Когда он познакомился с моей матерью, она отказала ему в женитьбе, потому что не служил в армии. Сказала: «Вот если послужишь, тогда поженимся». Тогда он обратился в военкомат, чтобы его взяли связистом. Отец какие-то курсы окончил, и его взяли в армию связистом. Носил буденовку, шинель. После армии родители поженились. Отец стал работать в тюменском радиоузле радистом. После – по звукозаписи.
Когда я родился, мы жили в самом радиоузле: у отца там была своя комнатка. А через два с половиной года родился Владимир. И я помню, как мать несла его. Мы шли по лестнице на второй этаж: там была длинная наружная веранда, потом направо коридор и вновь по лестнице вниз на первый этаж. И там, как спустишься, справа находился ящик с чем-то разноцветным вроде стружки. Я бросился туда и хотел схватить. А мать меня остановила: тебе нельзя, это для братика. Я тогда ужасно обиделся: он ведь маленький, как кукла, ничего не понимает, а это для него. А мне так нравится: такое яркое, и мне вдруг нельзя. А он ведь новорожденный. А затем родители развелись. Он взял другую жену – Зинку. Они познакомились, когда он был в роддоме. Вот тогда мы и уехали к бабушке на Ямскую.
Почему меня назвали Павлом? Старшего брата матери звали Павел. Он погиб в Первую мировую войну. Был хорошим, умным – все положительные качества. Поэтому в честь его и назвали меня. А отец мой Константин не пил и не курил, хоть дед и занимался винокурием. И меня воспитывали так, чтобы не пил и не курил. Потому что и по женской и по мужской линии деды мои связали жизнь с водкой. Я, когда вырос, и не пил, и не курил. И в армии тоже.

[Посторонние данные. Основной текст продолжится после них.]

--- src/rtl/car_sensor_if.sv ---
// Bundles the loop-sensor input, the operator clear and the conditioned request outputs
// exchanged between the sensor conditioner and its neighbours.
interface car_sensor_if #(
  parameter int CNT_W = 8
);
  logic             sensor_raw;
  logic             fault_clr;
  logic             car;
  logic             car_rise;
  logic             fault;
  logic [CNT_W-1:0] car_count;

  modport master (
    output sensor_raw,
    output fault_clr,
    input  car,
    input  car_rise,
    input  fault,
    input  car_count
  );

  modport slave (
    input  sensor_raw,
    input  fault_clr,
    output car,
    output car_rise,
    output fault,
    output car_count
  );
endinterface

--- src/rtl/car_sensor_conditioner.sv ---
// Synchronises and debounces the side-road loop sensor into a clean 'car' request,
// latches a stuck-high fault and counts completed vehicle passages.
module car_sensor_conditioner #(
  parameter int DEB_ON    = 4,
  parameter int DEB_OFF   = 4,
  parameter int STUCK_MAX = 1000,
  parameter int CNT_W     = 8
) (
  input  logic          clk,
  input  logic          rst_n,
  car_sensor_if.slave   bus
);

  localparam int DEB_MAX = (DEB_ON > DEB_OFF) ? DEB_ON : DEB_OFF;
  localparam int DEB_W   = $clog2(DEB_MAX + 1);
  localparam int STK_W   = $clog2(STUCK_MAX + 1);

  localparam logic [DEB_W-1:0] DEB_ON_LAST  = DEB_W'(DEB_ON - 1);
  localparam logic [DEB_W-1:0] DEB_OFF_LAST = DEB_W'(DEB_OFF - 1);
  localparam logic [STK_W-1:0] STK_LAST     = STK_W'(STUCK_MAX - 1);

  typedef enum logic [2:0] {
    IDLE,
    QUAL,
    PRESENT,
    REL,
    FAULT
  } state_t;

  logic             sync1_reg;
  logic             sync2_reg;
  state_t           state_reg,  state_next;
  logic [DEB_W-1:0] deb_reg,    deb_next;
  logic [STK_W-1:0] stk_reg,    stk_next;
  logic [CNT_W-1:0] count_reg,  count_next;
  logic             car_reg,    car_next;
  logic             rise_reg,   rise_next;
  logic             fault_reg,  fault_next;
  logic             s;

  assign s = sync2_reg;

  always_ff @(posedge clk or negedge rst_n) begin
    if (!rst_n) begin
      sync1_reg <= 1'b0;
      sync2_reg <= 1'b0;
      state_reg <= IDLE;
      deb_reg   <= '0;
      stk_reg   <= '0;
      count_reg <= '0;
      car_reg   <= 1'b0;
      rise_reg  <= 1'b0;
      fault_reg <= 1'b0;
    end else begin
      sync1_reg <= bus.sensor_raw;
      sync2_reg <= sync1_reg;
      state_reg <= state_next;
      deb_reg   <= deb_next;
      stk_reg   <= stk_next;
      count_reg <= count_next;
      car_reg   <= car_next;
      rise_reg  <= rise_next;
      fault_reg <= fault_next;
    end
  end

  always_comb begin
    state_next = state_reg;
    deb_next   = deb_reg;
    stk_next   = stk_reg;
    count_next = count_reg;
    rise_next  = 1'b0;

    case (state_reg)
      IDLE: begin
        if (s) begin
          if (DEB_ON == 1) begin
            state_next = PRESENT;
            deb_next   = '0;
            stk_next   = '0;
            rise_next  = 1'b1;
          end else begin
            state_next = QUAL;
            deb_next   = DEB_W'(1);
          end
        end
      end

      QUAL: begin
        if (!s) begin
          state_next = IDLE;
          deb_next   = '0;
        end else if (deb_reg == DEB_ON_LAST) begin
          state_next = PRESENT;
          deb_next   = '0;
          stk_next   = '0;
          rise_next  = 1'b1;
        end else begin
          deb_next = deb_reg + DEB_W'(1);
        end
      end

      // A completed release always beats the stuck threshold landing on the same cycle.
      PRESENT: begin
        if (!s && (DEB_OFF == 1)) begin
          state_next = IDLE;
          deb_next   = '0;
          count_next = count_reg + CNT_W'(1);
        end else if (stk_reg == STK_LAST) begin
          state_next = FAULT;
        end else if (!s) begin
          state_next = REL;
          deb_next   = DEB_W'(1);
          stk_next   = stk_reg + STK_W'(1);
        end else begin
          stk_next = stk_reg + STK_W'(1);
        end
      end

      REL: begin
        if (!s && (deb_reg == DEB_OFF_LAST)) begin
          state_next = IDLE;
          deb_next   = '0;
          count_next = count_reg + CNT_W'(1);
        end else if (stk_reg == STK_LAST) begin
          state_next = FAULT;
        end else if (s) begin
          state_next = PRESENT;
          deb_next   = '0;
          stk_next   = stk_reg + STK_W'(1);
        end else begin
          deb_next = deb_reg + DEB_W'(1);
          stk_next = stk_reg + STK_W'(1);
        end
      end

      // Fail-safe: keep requesting service until the sensor reads low and the operator clears.
      FAULT: begin
        if (bus.fault_clr && !s) begin
          state_next = IDLE;
          deb_next   = '0;
          stk_next   = '0;
        end
      end

      default: begin
        state_next = IDLE;
        deb_next   = '0;
        stk_next   = '0;
      end
    endcase

    car_next   = (state_next == PRESENT) || (state_next == REL) || (state_next == FAULT);
    fault_next = (state_next == FAULT);
  end

  assign bus.car       = car_reg;
  assign bus.car_rise  = rise_reg;
  assign bus.fault     = fault_reg;
  assign bus.car_count = count_reg;

endmodule
--- src/flat_wrapper.sv ---
// flat-port wrapper written by rule: the top's interface ports become plain ports
module car_sensor_conditioner_flat 
#(
  parameter int DEB_ON    = 4,
  parameter int DEB_OFF   = 4,
  parameter int STUCK_MAX = 1000,
  parameter int CNT_W     = 8
)
  (clk, rst_n, bus_sensor_raw, bus_fault_clr, bus_car, bus_car_rise, bus_fault, bus_car_count);
  car_sensor_if #(.CNT_W(CNT_W)) bus_i ();
  input  logic clk;
  input  logic rst_n;
  input wire logic [$bits(bus_i.sensor_raw)-1:0] bus_sensor_raw;
  input wire logic [$bits(bus_i.fault_clr)-1:0] bus_fault_clr;
  output wire logic [$bits(bus_i.car)-1:0] bus_car;
  output wire logic [$bits(bus_i.car_rise)-1:0] bus_car_rise;
  output wire logic [$bits(bus_i.fault)-1:0] bus_fault;
  output wire logic [$bits(bus_i.car_count)-1:0] bus_car_count;
  assign bus_i.sensor_raw = bus_sensor_raw;
  assign bus_i.fault_clr = bus_fault_clr;
  assign bus_car = bus_i.car;
  assign bus_car_rise = bus_i.car_rise;
  assign bus_fault = bus_i.fault;
  assign bus_car_count = bus_i.car_count;
  car_sensor_conditioner #(.DEB_ON(DEB_ON), .DEB_OFF(DEB_OFF), .STUCK_MAX(STUCK_MAX), .CNT_W(CNT_W)) u_core (.clk(clk), .rst_n(rst_n), .bus(bus_i));
endmodule
--- config.mk ---
export PLATFORM = sky130hd
export DESIGN_NAME = car_sensor_conditioner_flat
export DESIGN_NICKNAME = d
export VERILOG_FILES = /design/src/rtl/car_sensor_if.sv /design/src/rtl/car_sensor_conditioner.sv /design/src/flat_wrapper.sv
export SDC_FILE = /design/constraint.sdc
export NUM_CORES = 1
export LEC_CHECK = 0
export BUFFER_PORTS_ARGS = -buffer_cell sky130_fd_sc_hd__buf_4
export CAP_MARGIN = 20
export CORE_MARGIN = 5
export CORE_UTILIZATION = 52
export DETAILED_ROUTE_END_ITERATION = 6
export PLACE_DENSITY = 0.85
export SLEW_MARGIN = 40
export SYNTH_ARGS = -nofsm -noshare
export SYNTH_HDL_FRONTEND = slang
export SYNTH_SLANG_ARGS = --single-unit
--- constraint.sdc ---
create_clock -name clk -period 1.9 [get_ports clk]
set_input_delay 0.19 -clock clk [delete_from_list [all_inputs] [get_ports clk]]
set_output_delay 0.19 -clock clk [all_outputs]
set_load 0.03 [all_outputs]
==> results.md, run 1 <==
* Hold crit path type: primary input to asynchronous set/reset pin
* Die Span Y at 64.5 microns
* Buffers on Ports at 14
* Most common cell after layout, fill and taps aside: dfrtp_1
* Clk Latency, worst-skew pair at 320 ps
* DR DRC count at 0
* Share of cells above drive strength 1 at 0.240
* Distinct cells, synth at between 40 and 50
* Synth area leaders: dfrtp_1 (47%), ha_1 (4.0%), nand2_1 (3.6%), nand3_1 (3.6%), xnor2_1 (3.4%)
* Max-Slew Margin vs Limit at 0.664
* Vias in the first global route at roughly 1200
* R2R cell count at 4
* Final worst path period need at 1820 ps
* Post-CTS setup buffers at 0
* Total global routing overflow at 0
* CP max stage cell: or3_1
* R2r endpoint: u_core.deb_reg[2]$_DFFE_PN0P_
* Yosys top cell area share at 0.470
* Initial core utilization at 0.551
* WL per Instance at 15.2 microns
* Crit share post-route at 0.960
* CP max FO at 8
* Max-slew violations at 0
* DIE AREA at between 4000 and 5000 sq um
* Final instance area at approximately 1800 sq um
* Max cap viols at 0
* Synth warnings at 0
* # setup viols final at 0
* Post-route ant nets at 0
* Worst-path cell chain: or3b_4 -> or3_1 -> o21ai_4 -> o22a_1
* Antenna Cells at 0
* Row Count at 19
* Power Total at 2.21 mW
* Dpl cell area at 1700 sq um
* Cell taking the most area after synthesis: dfrtp_1
* Initial DRC Count at 65
* Syn avg cell area at 10.0 sq um
* Worst r2r src: u_core.stk_reg[3]$_DFFE_PN0P_
* Largest register FFs at 10
* Final layout net count at about 190
* Clk sinks at 29
* Startpoint Class: flip-flop
* CTS HTree Levels at 2
* Register bit total from synthesis at 29
* # IOs at 15
* Initial antenna violation count at 0
* Worst setup EP type: flip-flop
* Tot GR Track Use at 0.173
* Post-DP HPWL at 2.27 mm
* Hold Vio Cnt, Final at 0
* VDD IR-drop max at 591 uV
* Num CTS Buffers at 5
* Worst Tran Pin Value at 498 ps
* Type of the worst setup path: flip-flop to flip-flop
* Async set-or-reset flop fraction in the synthesized netlist at 1.00
* RSZ-0062 raised after global routing: yes
* Post-synthesis net count at roughly 160
* Via count at 1235
* Critical path arrival at 2090 ps
* Fmax at 548 MHz
* Clock Skew at 4.20 ps
* Drt pass-1 iters at 4
* First-pass GRT wire length at 5.51 mm
* Largest net degree at the start of global routing at 30
* Flop-to-flop setup slack at 80 ps
* Status: completed
* Pwr/cell area at 1230 nW/um^2
* Worst stage delay on the critical path at 490 ps
* CTS tree: done
* EDFF count, synth at 0
* Cell Area, Synth at 1550 sq um
* CTS clk-pin slew, worst paths at 90 ps
* Root Driver: clkbuf_4
* Non-Filler Instances at 210
* Sequential element share of the synthesized area at 0.470
* Leakage at slightly above 0.8 nW
* Layout overhead on the synthesized area at 16.0%
* Die W at 64.5 microns
* Routability congestion estimate at 0.866
* CTS Buffer Depth at 2
* DR vias/cell at 5.88
* DRT Wirelength at 3.20 mm
* Most frequent cells in the layout: dfrtp_1 (29), buf_4 (23), nand2_1 (14)
* Data required, critical path at 2160 ps
* Primary FF master, synth: dfrtp_1
* Syn Inst Count at 154
* Core area at 2810 sq um
* Placed Cells incl. Taps at 200
-- cell families (layout without fill, tap and decap cells) --
kind of cell / count (synthesis) / in the layout / share of synthesized area
xor gates and xnor gates: 8 / 8 / 0.0453
adders and majority gates: 5 / 5 / 0.0405
muxes: 3 / 3 / 0.0202
buffers and inverters: 14 / 39 / 0.0534
DFF: 29 / 29 / 0.470
AOI/OAI and AO/OA: 35 / 35 / 0.161
and+or+nand+nor: 60 / 60 / 0.210
-- report_power, final --
| part | switching (mW) | internal, mW | total (mW) |
|---|---|---|---|
| registers | 0.190 | 0.777 | 0.967 |
| clock network | 0.201 | 0.147 | 0.348 |
| logic | 0.485 | 0.410 | 0.895 |
-- final cells by class --
class                   count  area (sq um)
clock buffers               8          48.8
fillers                   248          1010
inverters                   6          22.5
multi-input cells         111           764
flip-flops and latches     29           726
well taps                  31          38.8
repair buffers             25           193
-- worst max path at each step --
stage / start / endpoint / slack [ps] / cells past startpoint
2_1_floorplan: u_core.deb_reg[0]$_DFFE_PN0P_ / u_core.deb_reg[0]$_DFFE_PN0P_ / 70 / 6
3_3_place_gp: u_core.deb_reg[0]$_DFFE_PN0P_ / u_core.deb_reg[0]$_DFFE_PN0P_ / 70 / 6
3_5_place_dp: u_core.deb_reg[0]$_DFFE_PN0P_ / u_core.deb_reg[0]$_DFFE_PN0P_ / -20 / 6
4_1_cts: u_core.deb_reg[0]$_DFFE_PN0P_ / u_core.deb_reg[0]$_DFFE_PN0P_ / 40 / 6
5_1_grt: u_core.deb_reg[0]$_DFFE_PN0P_ / u_core.stk_reg[3]$_DFFE_PN0P_ / -5 / 7
6_report: u_core.stk_reg[3]$_DFFE_PN0P_ / u_core.deb_reg[2]$_DFFE_PN0P_ / 80 / 4
-- what timing repair did --
item                       CTS  global route
setup endpoints to repair    1             8
pin swaps                    0             1
hold endpoints to repair    30             0
gates resized for setup      1             5
hold buffers                 2             0
-- cell usage after synthesis, types with 2 or more instances --
cell / count
nand2b_1: 3
nand4_1: 3
nand3b_1: 2
buf_2: 3
buf_6: 3
o21ai_0: 7
inv_1: 6
a31oi_1: 8
nor2_1: 6
nor3_1: 4
xnor2_1: 6
a21oi_1: 6
dfrtp_1: 29
nor4_1: 2
and3_1: 3
or3_1: 2
mux2i_1: 2
ha_1: 5
nor2b_1: 3
xor2_1: 2
nand3_1: 11
nand2_1: 15
-- through the flow --
step	hold WS, ps	utilization	setup slack (ps)	TNS (ps)
2_1_floorplan	-106	-	75.0	0
3_3_place_gp	126	0.605	71.3	0
3_5_place_dp	131	0.605	-24.5	-24.5
4_1_cts	309	0.632	36.9	0
5_1_grt	316	0.639	-5.02	-7.43
6_report	313	0.639	75.3	0
-- critical path, delay by kind of cell (launching register included) --
kind,cells,cell delay (ps)
AO/OA/AOI/OAI,2,380
AND/OR/NAND/NOR,2,940
flip-flops,1,440
-- layer usage --
metal,vias up,global-route usage,share of wire
met5,-,0,0
met4,0,0.0712,0.017
met3,6,0.0587,0.070
met2,33,0.287,0.48
met1,595,0.206,0.44
li1,601,-,-
Note: power is estimated with default switching activity, not from simulation.
==> run 2, diff against run 1 <==
Settings changed: CORE_ASPECT_RATIO from default to 1.25.
==> run 2 against run 1 <==
Compared with the run above: clock power is essentially flat; via count grew 3.4%; count of clock-buffer cells in the layout is the same; critical path type unchanged; global-route usage grew 0.89 points; maximum frequency shrank 2.5%; non-clock buffer count is the same; first-iteration DRC count shrank 45%; combinational power shrank 3.0%; clock skew grew 0.90 ps; power shrank 0.28%.
==> results.md, run 2 (same netlist as run 1, synthesis figures left out) <==
* Pwr/cell area at 1230 nW/um^2 (about the same)
* Initial DRC Count at 36 (was 65)
* Clock Skew at 5.10 ps (was 4.20 ps)
* CP max FO at 5 (was 8)
* Placed Cells incl. Taps at 205 (was 200)
* Final instance area at 1800 sq um (was 1790 sq um)
* Internal at 1.32 mW (was 1.33 mW)
* Num CTS Buffers at 5 (unchanged)
* Data required, critical path at 2150 ps (was 2160 ps)
* Status: completed (unchanged)
* Worst setup EP type: flip-flop (unchanged)
* # setup viols final at 0 (unchanged)
* VDD IR-drop max at 683 uV (was 591 uV)
* Type of the worst setup path: flip-flop to flip-flop (unchanged)
* DR vias/cell at 5.94 (was 5.88)
* Die Span Y at 70.9 microns (was 64.5 microns)
* Layout overhead on the synthesized area at 16.4% (was 16.0%)
* # IOs at 15 (unchanged)
* DIE AREA at 4170 sq um (was 4160 sq um)
* Sequential share of power at 0.449 (was 0.437)
* Final layout net count at 187 (unchanged)
* Non-Filler Instances at 215 (was 210)
* DR DRC count at 0 (unchanged)
* Max cap viols at 0 (unchanged)
* Largest register FFs at 10 (unchanged)
* Drt pass-1 iters at 4 (unchanged)
* CTS clk-pin slew, worst paths at 90 ps (about the same)
* Leakage at 0.827 nW (was 0.826 nW)
* Clk sinks at 29 (unchanged)
* FILL cells at 239 (was 248)
* Most common cell after layout, fill and taps aside: dfrtp_1 (unchanged)
* Switching fraction of total power at 0.402 (was 0.396)
* Final worst path period need at 1870 ps (was 1820 ps)
* Post-DP HPWL at 2.40 mm (was 2.27 mm)
* Total global routing overflow at 0 (unchanged)
* Core area at 2890 sq um (was 2810 sq um)
* Post-route ant nets at 0 (unchanged)
* Hold Vio Cnt, Final at 0 (unchanged)
* Initial core utilization at 0.535 (was 0.551)
* Worst Tran Pin Value at 389 ps (was 498 ps)
* Clock network power share at 0.157 (about the same)
* Post-CTS setup buffers at 0 (unchanged)
* Share of cells above drive strength 1 at 0.229 (was 0.240)
* Crit path launch: u_core.deb_reg[0]$_DFFE_PN0P_ (was u_core.stk_reg[3]$_DFFE_PN0P_)
* Most frequent cells in the layout: dfrtp_1 (29), buf_4 (23), nand2_1 (15) (was dfrtp_1 (29), buf_4 (23), nand2_1 (14))
* WL per Instance at 15.8 microns (was 15.2 microns)
* Clk Latency, worst-skew pair at 330 ps (was 320 ps)
* Tot GR Track Use at 0.182 (was 0.173)
* Initial antenna violation count at 0 (unchanged)
* Dpl cell area at 1700 sq um (about the same)
* CTS HTree Levels at 2 (unchanged)
* Max-Slew Margin vs Limit at 0.741 (was 0.664)
* Routability congestion estimate at 0.887 (was 0.866)
* Critical path arrival at 2120 ps (was 2090 ps)
* First-pass GRT wire length at 5.75 mm (was 5.51 mm)
* Via count at 1277 (was 1235)
* Max-slew violations at 0 (unchanged)
* Logic pwr share at 0.394 (was 0.405)
* RSZ-0062 raised after global routing: yes (unchanged)
* Worst r2r src: u_core.deb_reg[0]$_DFFE_PN0P_ (was u_core.stk_reg[3]$_DFFE_PN0P_)
* Hold crit path type: primary input to asynchronous set/reset pin (unchanged)
* Root Driver: clkbuf_4 (unchanged)
* Fmax at 534 MHz (was 548 MHz)
* Net Sw Power at 885 uW (was 876 uW)
* Die W at 58.8 microns (was 64.5 microns)
* Row Count at 22 (was 19)
* CTS tree: done (unchanged)
* DRT Wirelength at 3.39 mm (was 3.20 mm)
* Buffers on Ports at 14 (unchanged)
* Crit share post-route at 0.985 (was 0.960)
* CTS Buffer Depth at 2 (unchanged)
* Antenna Cells at 0 (unchanged)
* Vias in the first global route at 1270 (was 1246)
* Startpoint Class: flip-flop (unchanged)
* Largest net degree at the start of global routing at 30 (unchanged)
-- run 2: worst max-delay path, stage by stage, from the launching register on --
cell and delay (ps):
dfrtp_1 400, ha_1 220, ha_1 200, buf_4 150, nand3b_1 160, nand2_1 180
o31a_1 330, a31oi_1 140
-- run 2: per-stage QoR --
step | worst slack (ps) | utilization | TNS [ps] | power, mW | hold WS [ps]
global route | -45.2 | 0.622 | -78.2 | 2.36 | 342
floorplan | 75.0 | - | 0 | 1.59 | -106
finish | 27.7 | 0.622 | 0 | 2.20 | 313
CTS | 3.92 | 0.615 | 0 | 2.19 | 306
global placement | 71.4 | 0.589 | 0 | 1.78 | 124
detailed placement | -38.1 | 0.589 | -38.1 | 1.83 | 132
-- run 2: final timing paths --
kind                                                  to  slack (ps)  depth (start not counted)
setup / recovery           u_core.stk_reg[8]$_DFFE_PN0P_          30                          7
hold / removal             u_core.deb_reg[1]$_DFFE_PN0P_         310                          2
setup reg to reg           u_core.stk_reg[8]$_DFFE_PN0P_          30                          7
hold reg to reg                       u_core.s$_DFF_PN0_         360                          0
max in group asynchronous  u_core.stk_reg[0]$_DFFE_PN0P_        1320                          2
min in group clk                      u_core.s$_DFF_PN0_         360                          0
-- run 2: timing repair --
item | CTS | global route
gates resized for setup | 1 | 3
pin swaps | 0 | 1
endpoints found under the hold margin | 30 | 0
endpoints found under the setup margin | 1 | 7
hold buffers | 2 | 0
-- run 2: layer usage --
layer,vias to the layer above,track usage,wire length (microns)
met3,8,0.0529,218
met5,-,0,0
met4,0,0.0932,50
li1,602,-,-
met2,54,0.296,1770
met1,613,0.213,1360
-- run 2: power by group through the flow --
stage                     logic [mW]  clock network [mW]  registers [mW]
after floorplan                0.653                   0           0.940
after global placement         0.797                   0           0.978
after detailed placement       0.836                   0           0.996
after CTS                      0.845               0.364           0.986
after global routing           0.949               0.393            1.02
final                          0.868               0.347           0.989
-- run 2: cell type report --
type | instances | area, sq um | area share
inverters | 6 | 22.5 | 0.0125
clock buffers | 8 | 48.8 | 0.0271
multi-input cells | 111 | 763 | 0.424
flip-flops and latches | 29 | 726 | 0.404
repair buffers | 25 | 193 | 0.107
well taps | 36 | 45.0 | 0.0251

Году в 1937 мы начали строить дом на краю Тюмени. Закладывали улицу «односторонку». Первый дом на пустом месте. Наняли рабочих, построили дом на средства от продажи дома бабки, когда та умерла. Когда мы переехали туда, там стояла русская печь. Мы спали на полу. Пол там был низко сделан, да и дом в неудачном месте построили, поэтому, когда пришла весна, вода выступала выше пола. Пришлось делать водоотводные канавы, чтобы отвести ручей.
Летом на русской печи у самого потолка была лежанка. И ограждение из кирпичей сделано. А между ограждением и потолком просвет. Я высовывал голову в этот просвет вместе с руками и глядел вниз на кровать, которая стояла у печи внизу. Как-то раз ограждение не выдержало, и я вместе с ним полетел вниз на кровать. Когда я упал, меня всего и руки особенно исколотило кирпичами. Мать схватила меня на руки, носила по комнате, а я орал диким голосом. Как я перепугался, как меня переколотило тогда – ужас!